La La land

Faut pas jouer dans la cour des Grands !

Je suis sorti  hier de la projection accablé, comme l’ont été ma femme et ma fille. Plusieurs spectateurs sont partis avant la fin et tous nos compagnons de géhenne cinématographique paraissaient dépités, presque assommés par la durée du film et son insignifiance, la plupart de ceux que j’ai questionnés partageant nos points de vue. Je n’avais pas vu d’aussi tristes mines depuis Les visiteurs 2.

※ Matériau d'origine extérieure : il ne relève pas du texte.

[config.mk]
export PLATFORM = sky130hd
export DESIGN_NAME = word_merge_buffer
export DESIGN_NICKNAME = d
export VERILOG_FILES = /design/src/rtl/lc3b_types.sv /design/src/rtl/word_merge_buffer_word_insert.sv /design/src/rtl/word_merge_buffer.sv
export SDC_FILE = /design/constraint.sdc
export NUM_CORES = 1
export LEC_CHECK = 0
export ABC_AREA = 0
export CORE_UTILIZATION = 60
export DETAILED_ROUTE_END_ITERATION = 8
export DONT_BUFFER_PORTS = 1
export PLACE_DENSITY = 0.76
export SLEW_MARGIN = 40
export SYNTH_ARGS = -nofsm -noshare
export SYNTH_HDL_FRONTEND = slang
export SYNTH_SLANG_ARGS = --single-unit
[constraint.sdc]
create_clock -name clk -period 3.2 [get_ports clk]
set_input_delay 0.64 -clock clk [delete_from_list [all_inputs] [get_ports clk]]
set_output_delay 0.64 -clock clk [all_outputs]
set_load 0.005 [all_outputs]
[src/rtl/lc3b_types.sv]
// Shared LC-3b datapath types.
// Holds the word/line types used across the memory hierarchy, the
// write-combining buffer's line mask/tag types and state encoding, and the
// word-extraction helper used by read paths (L1 read hit, store-buffer snoop).
package lc3b_types;

   localparam int unsigned LINE_BYTES  = 16;
   localparam int unsigned OFFSET_BITS = 4;

   typedef logic [15:0]             lc3b_word;
   typedef logic [127:0]            lc3b_8word;
   typedef logic [LINE_BYTES-1:0]   lc3b_line_mask;
   typedef logic [15-OFFSET_BITS:0] lc3b_line_tag;

   typedef enum logic [1:0] {
      WMB_EMPTY,
      WMB_FILLING,
      WMB_DRAIN
   } wmb_state_t;

   // Word w of a line occupies bits [16w+15:16w].
   function automatic lc3b_word word_extract(input lc3b_8word line,
                                             input logic [2:0] word_idx);
      return line[{word_idx, 4'b0000} +: 16];
   endfunction

endpackage

[src/rtl/word_merge_buffer_word_insert.sv]
// word_insert: combinational byte-enabled word write into an 8-word line.
// Write-direction counterpart of word_extract; shared with the L1 write-hit path.
// Ports:
//   line, mask   current line data and written-byte mask
//   word_idx     word index within the line (address bits [3:1])
//   byte_enable  bit 0 -> low byte, bit 1 -> high byte of the word
//   data         store data
//   new_line, new_mask  line and mask with the enabled bytes written
module word_insert
   import lc3b_types::*;
(
   input  lc3b_8word     line,
   input  lc3b_line_mask mask,
   input  logic [2:0]    word_idx,
   input  logic [1:0]    byte_enable,
   input  lc3b_word      data,
   output lc3b_8word     new_line,
   output lc3b_line_mask new_mask
);

   always_comb begin
      new_line = line;
      new_mask = mask;
      if (byte_enable[0]) begin
         new_line[{word_idx, 4'b0000} +: 8] = data[7:0];
         new_mask[{word_idx, 1'b0}]         = 1'b1;
      end
      if (byte_enable[1]) begin
         new_line[{word_idx, 4'b1000} +: 8] = data[15:8];
         new_mask[{word_idx, 1'b1}]         = 1'b1;
      end
   end

endmodule

[src/rtl/word_merge_buffer.sv]
// word_merge_buffer: single-line write-combining buffer on the CPU store path.
// 16-bit stores are merged into one 128-bit line with a per-byte written mask;
// the line drains as one masked line write on a tag change, when full, or on
// flush. A combinational snoop port exposes buffered bytes to loads.
// Ports:
//   clk, reset_n                          clock, async active-low reset
//   cpu_write/cpu_address/cpu_wdata/cpu_byte_enable -> cpu_resp   store port
//   flush -> flush_done                   drain request / completion pulse
//   snoop_address -> snoop_data, snoop_mask   load-side lookup
//   mem_write/mem_address/mem_wdata/mem_byte_mask <- mem_resp   line write port
//   buffer_valid                          buffer holds written bytes
module word_merge_buffer
   import lc3b_types::*;
(
   input  logic          clk,
   input  logic          reset_n,
   input  logic          cpu_write,
   input  lc3b_word      cpu_address,
   input  lc3b_word      cpu_wdata,
   input  logic [1:0]    cpu_byte_enable,
   output logic          cpu_resp,
   input  logic          flush,
   output logic          flush_done,
   input  lc3b_word      snoop_address,
   output lc3b_word      snoop_data,
   output logic [1:0]    snoop_mask,
   output logic          mem_write,
   output lc3b_word      mem_address,
   output lc3b_8word     mem_wdata,
   output lc3b_line_mask mem_byte_mask,
   input  logic          mem_resp,
   output logic          buffer_valid
);

   wmb_state_t    state, next_state;
   lc3b_line_tag  tag;
   lc3b_8word     line;
   lc3b_line_mask mask;
   logic          flush_q;
   logic          drain_by_flush;

   lc3b_8word     ins_line;
   lc3b_line_mask ins_mask;
   logic          tag_match;
   logic          accept;
   logic          merge;
   logic          unused_addr_bits;

   assign unused_addr_bits = ^{cpu_address[0], snoop_address[0]};

   assign tag_match = (cpu_address[15:OFFSET_BITS] == tag);
   // cpu_resp high means the held request was just taken; don't take it twice.
   assign accept = cpu_write && !cpu_resp && !flush &&
                   ((state == WMB_EMPTY) || ((state == WMB_FILLING) && tag_match));
   assign merge  = accept && (cpu_byte_enable != 2'b00);

   word_insert u_word_insert (
      .line        (line),
      .mask        (mask),
      .word_idx    (cpu_address[3:1]),
      .byte_enable (cpu_byte_enable),
      .data        (cpu_wdata),
      .new_line    (ins_line),
      .new_mask    (ins_mask)
   );

   always_ff @(posedge clk or negedge reset_n) begin
      if (!reset_n) state <= WMB_EMPTY;
      else          state <= next_state;
   end

   always_comb begin
      next_state = state;
      case (state)
         WMB_EMPTY: begin
            if (merge) next_state = WMB_FILLING;
         end
         WMB_FILLING: begin
            if (flush)                        next_state = WMB_DRAIN;
            else if (cpu_write && !tag_match) next_state = WMB_DRAIN;
            else if (merge && (ins_mask == '1)) next_state = WMB_DRAIN;
         end
         WMB_DRAIN: begin
            if (mem_resp) next_state = WMB_EMPTY;
         end
         default: next_state = WMB_EMPTY;
      endcase
   end

   always_ff @(posedge clk or negedge reset_n) begin
      if (!reset_n) begin
         tag            <= '0;
         line           <= '0;
         mask           <= '0;
         cpu_resp       <= 1'b0;
         flush_done     <= 1'b0;
         flush_q        <= 1'b0;
         drain_by_flush <= 1'b0;
      end else begin
         cpu_resp   <= accept;
         flush_q    <= flush;
         flush_done <= 1'b0;
         if (merge) begin
            line <= ins_line;
            mask <= ins_mask;
            if (state == WMB_EMPTY) tag <= cpu_address[15:OFFSET_BITS];
         end
         case (state)
            // Edge-detect so a flush held across a drain completes only once.
            WMB_EMPTY:   if (flush && !flush_q) flush_done <= 1'b1;
            // Tracks the cause of the drain; frozen once DRAIN is entered.
            WMB_FILLING: drain_by_flush <= flush;
            // Clearing the line keeps unwritten lanes at 0 for the next fill.
            WMB_DRAIN: begin
               if (mem_resp) begin
                  line       <= '0;
                  mask       <= '0;
                  flush_done <= drain_by_flush;
               end
            end
            default: ;
         endcase
      end
   end

   assign buffer_valid  = (state != WMB_EMPTY);
   assign mem_write     = (state == WMB_DRAIN);
   assign mem_address   = {tag, {OFFSET_BITS{1'b0}}};
   assign mem_wdata     = line;
   assign mem_byte_mask = mask;

   assign snoop_data = word_extract(line, snoop_address[3:1]);
   assign snoop_mask = (buffer_valid && (snoop_address[15:OFFSET_BITS] == tag))
                       ? mask[{snoop_address[3:1], 1'b0} +: 2] : 2'b00;

endmodule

La nuit ayant porté conseil, je reviens à La La land ; depuis ma déception de la projection, hier, j’ai eu deux ou trois fois dans l’oreille des mélodies qui me plaisaient et c’étaient les thèmes du film. Après me les être repassées grâce à YouTube, je me dis que, finalement, il n’y a pas que du languissant, du ridicule et du gloubi-glouba dans le film de Damien Chazelle, mais aussi quelques qualités, mineures, sans doute, mais réelles.

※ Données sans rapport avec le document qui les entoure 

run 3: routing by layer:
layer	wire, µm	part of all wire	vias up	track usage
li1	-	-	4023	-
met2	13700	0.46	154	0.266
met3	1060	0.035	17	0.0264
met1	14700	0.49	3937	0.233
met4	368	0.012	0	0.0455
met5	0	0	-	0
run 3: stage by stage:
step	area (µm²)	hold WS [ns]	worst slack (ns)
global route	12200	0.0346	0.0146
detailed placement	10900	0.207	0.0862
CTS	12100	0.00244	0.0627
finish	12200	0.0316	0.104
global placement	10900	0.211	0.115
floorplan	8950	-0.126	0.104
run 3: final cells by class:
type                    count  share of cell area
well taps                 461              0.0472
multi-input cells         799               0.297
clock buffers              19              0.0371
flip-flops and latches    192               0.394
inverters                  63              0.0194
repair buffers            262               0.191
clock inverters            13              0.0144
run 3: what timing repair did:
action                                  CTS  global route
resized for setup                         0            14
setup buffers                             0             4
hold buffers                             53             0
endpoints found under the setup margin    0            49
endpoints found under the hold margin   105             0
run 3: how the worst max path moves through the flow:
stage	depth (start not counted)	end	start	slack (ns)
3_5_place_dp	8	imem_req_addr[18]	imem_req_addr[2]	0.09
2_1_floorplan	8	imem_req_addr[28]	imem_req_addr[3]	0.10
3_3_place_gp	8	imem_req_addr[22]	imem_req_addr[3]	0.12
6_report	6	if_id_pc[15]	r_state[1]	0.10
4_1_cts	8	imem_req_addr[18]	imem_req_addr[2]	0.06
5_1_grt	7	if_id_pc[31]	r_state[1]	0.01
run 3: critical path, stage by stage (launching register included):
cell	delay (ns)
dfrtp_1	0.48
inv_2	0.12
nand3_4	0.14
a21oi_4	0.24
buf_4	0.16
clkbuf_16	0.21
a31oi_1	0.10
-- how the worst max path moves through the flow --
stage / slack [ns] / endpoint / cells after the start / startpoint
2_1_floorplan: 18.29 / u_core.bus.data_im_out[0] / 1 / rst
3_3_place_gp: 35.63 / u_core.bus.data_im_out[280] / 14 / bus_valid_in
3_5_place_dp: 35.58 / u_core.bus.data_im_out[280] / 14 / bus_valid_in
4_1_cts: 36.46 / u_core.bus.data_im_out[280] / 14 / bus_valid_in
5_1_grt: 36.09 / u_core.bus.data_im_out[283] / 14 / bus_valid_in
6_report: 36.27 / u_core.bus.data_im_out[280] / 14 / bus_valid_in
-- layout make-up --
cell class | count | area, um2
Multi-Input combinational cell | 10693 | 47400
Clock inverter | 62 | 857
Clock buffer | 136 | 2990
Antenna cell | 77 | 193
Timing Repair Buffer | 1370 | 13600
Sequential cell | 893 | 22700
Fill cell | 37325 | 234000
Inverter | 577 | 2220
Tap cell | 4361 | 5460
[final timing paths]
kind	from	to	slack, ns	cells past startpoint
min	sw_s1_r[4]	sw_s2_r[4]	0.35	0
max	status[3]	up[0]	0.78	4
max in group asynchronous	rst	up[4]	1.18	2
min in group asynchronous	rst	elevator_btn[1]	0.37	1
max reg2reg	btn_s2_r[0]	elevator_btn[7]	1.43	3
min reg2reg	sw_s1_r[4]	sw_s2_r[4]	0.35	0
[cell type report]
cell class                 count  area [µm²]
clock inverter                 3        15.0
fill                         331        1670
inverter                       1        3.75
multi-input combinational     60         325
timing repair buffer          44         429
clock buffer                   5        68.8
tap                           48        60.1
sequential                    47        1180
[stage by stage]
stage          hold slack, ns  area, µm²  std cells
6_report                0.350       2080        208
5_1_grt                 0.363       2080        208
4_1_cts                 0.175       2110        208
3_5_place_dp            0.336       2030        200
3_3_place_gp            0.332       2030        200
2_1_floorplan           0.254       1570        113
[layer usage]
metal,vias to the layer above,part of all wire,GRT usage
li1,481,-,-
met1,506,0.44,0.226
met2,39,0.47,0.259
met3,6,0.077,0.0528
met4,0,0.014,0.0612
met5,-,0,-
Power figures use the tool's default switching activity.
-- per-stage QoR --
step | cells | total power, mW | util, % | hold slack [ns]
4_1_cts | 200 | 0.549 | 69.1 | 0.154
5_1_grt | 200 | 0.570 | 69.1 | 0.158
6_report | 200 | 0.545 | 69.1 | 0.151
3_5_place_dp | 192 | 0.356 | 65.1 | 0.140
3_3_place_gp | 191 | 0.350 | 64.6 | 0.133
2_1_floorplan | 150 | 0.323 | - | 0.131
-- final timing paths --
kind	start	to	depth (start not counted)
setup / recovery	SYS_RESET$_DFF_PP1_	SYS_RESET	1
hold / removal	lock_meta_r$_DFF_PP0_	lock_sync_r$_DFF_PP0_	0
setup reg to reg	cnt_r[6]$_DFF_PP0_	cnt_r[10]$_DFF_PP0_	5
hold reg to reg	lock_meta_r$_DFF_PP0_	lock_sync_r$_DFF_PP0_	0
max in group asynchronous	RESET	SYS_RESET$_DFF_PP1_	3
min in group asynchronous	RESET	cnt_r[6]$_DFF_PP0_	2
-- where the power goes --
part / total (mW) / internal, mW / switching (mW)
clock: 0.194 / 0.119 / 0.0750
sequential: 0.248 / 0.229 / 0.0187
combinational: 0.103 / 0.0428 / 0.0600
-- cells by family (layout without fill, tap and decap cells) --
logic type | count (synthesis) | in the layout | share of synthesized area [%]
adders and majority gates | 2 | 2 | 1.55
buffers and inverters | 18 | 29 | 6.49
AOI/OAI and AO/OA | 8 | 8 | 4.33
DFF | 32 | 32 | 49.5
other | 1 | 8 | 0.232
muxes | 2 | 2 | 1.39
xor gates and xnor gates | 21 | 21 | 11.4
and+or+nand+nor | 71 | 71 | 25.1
==> src/rtl/simon_pkg.sv <==
// simon_pkg: shared SIMON32/64 defaults, z0 sequence, round constant and FSM states
package simon_pkg;
  localparam int N_DEF = 16;
  localparam int M_DEF = 4;
  localparam int T_DEF = 32;
  // Bit i is the z0 sequence bit used when deriving k[i+M].
  localparam logic [61:0] Z0 = 62'h19C3522FB386A45F;
  localparam int RC = 3;
  typedef enum logic [1:0] {IDLE, RUN, DONE} state_t;
endpackage

==> src/rtl/simon_key_schedule_keyexpansion.sv <==
// SIMON_keyexpansion: combinational derivation of k[count+M] from the current M-word window
module SIMON_keyexpansion
  import simon_pkg::*;
#(
  parameter int N = N_DEF,
  parameter int M = M_DEF,
  parameter int T = T_DEF
) (
  input  logic [$clog2(T)-1:0] count,
  input  logic [M-1:0][N-1:0]  keys,
  output logic [N-1:0]         out
);
  logic [N-1:0] r3, t, t1;
  logic [5:0]   zi;
  always_comb begin
    r3  = {keys[M-1][2:0], keys[M-1][N-1:3]};
    t   = (M == 4) ? r3 ^ keys[1] : r3;
    t1  = t ^ {t[0], t[N-1:1]};
    zi  = 6'(32'(count) % 62);
    out = ~keys[0] ^ t1 ^ N'(RC) ^ N'(Z0[zi]);
  end
endmodule

==> src/rtl/simon_key_schedule.sv <==
// simon_key_schedule: streams SIMON round keys k0..k(T-1) over a valid/ready handshake.
// Optional SIMON_KEY_REPLAY_EN adds a replay input that restarts from a stored master key.
module simon_key_schedule
  import simon_pkg::*;
#(
  parameter int N = N_DEF,
  parameter int M = M_DEF,
  parameter int T = T_DEF
) (
  input  logic                 clk,
  input  logic                 rst,
  input  logic                 key_load,
`ifdef SIMON_KEY_REPLAY_EN
  input  logic                 replay,
`endif
  input  logic [M*N-1:0]       key_in,
  output logic                 rk_valid,
  input  logic                 rk_ready,
  output logic [N-1:0]         rk_out,
  output logic [$clog2(T)-1:0] rk_index,
  output logic                 done
);
  state_t                   state, state_n;
  logic [M-1:0][N-1:0]      keys, keys_n;
  logic [$clog2(T)-1:0]     count, count_n;
  logic [N-1:0]             exp_word;
  logic [M*N-1:0]           src;
  logic                     start;
`ifdef SIMON_KEY_REPLAY_EN
  logic [M*N-1:0] master;
  always_ff @(posedge clk)
    if (rst) master <= '0;
    else if (key_load) master <= key_in;
  assign start = key_load | (replay & (state != IDLE));
  assign src   = key_load ? key_in : master;
`else
  assign start = key_load;
  assign src   = key_in;
`endif
  SIMON_keyexpansion #(.N(N), .M(M), .T(T)) u_exp (
    .count(count),
    .keys (keys),
    .out  (exp_word)
  );
  always_ff @(posedge clk)
    if (rst) begin
      state <= IDLE;
      keys  <= '0;
      count <= '0;
    end else begin
      state <= state_n;
      keys  <= keys_n;
      count <= count_n;
    end
  // The final transfer leaves the window unshifted so rk_out keeps the last key in DONE.
  always_comb begin
    state_n = state;
    keys_n  = keys;
    count_n = count;
    if (start) begin
      state_n = RUN;
      keys_n  = src;
      count_n = '0;
    end else if (state == RUN && rk_ready) begin
      state_n = (count == ($clog2(T))'(T-1)) ? DONE : RUN;
      keys_n  = (count == ($clog2(T))'(T-1)) ? keys : {exp_word, keys[M-1:1]};
      count_n = (count == ($clog2(T))'(T-1)) ? count : count + 1'b1;
    end
  end
  assign rk_valid = state == RUN;
  assign done     = state == DONE;
  assign rk_out   = keys[0];
  assign rk_index = count;
endmodule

La musique, donc, en premier lieu, composée par Justin Hurwitz, un débutant qui pourra peut-être aller loin s’il continue à trouver de jolies mélodies ; cela étant, il faudra qu’il en étoffe la variété, les deux ou trois thèmes principaux,  repris ad libitum pouvant, malgré les variations imposées, lasser, à la longue. Puis le parti pris de colorer très vivement le film, de lui donner, en quelque sorte un côté Technicolor qui sied assez bien à son propos.

C’est à peu près tout. L’histoire est d’une réelle insignifiance, d’une banalité, d’un classicisme atterrant ; admettons toutefois qu’elle a le bon goût de se terminer mal, sur le désastre des vies gâchées… ou, si l’on préfère, sur le mensonge que se sont joué pendant le film des amoureux qui ne le sont pas vraiment. Là-dessus je laisse la porte ouverte, chacun pouvant bien avoir l’opinion qui lui chaut et le récit ne méritant pas vraiment de savantes gloses et une exploration au scalpel des relations entre les deux niquedouilles présentées.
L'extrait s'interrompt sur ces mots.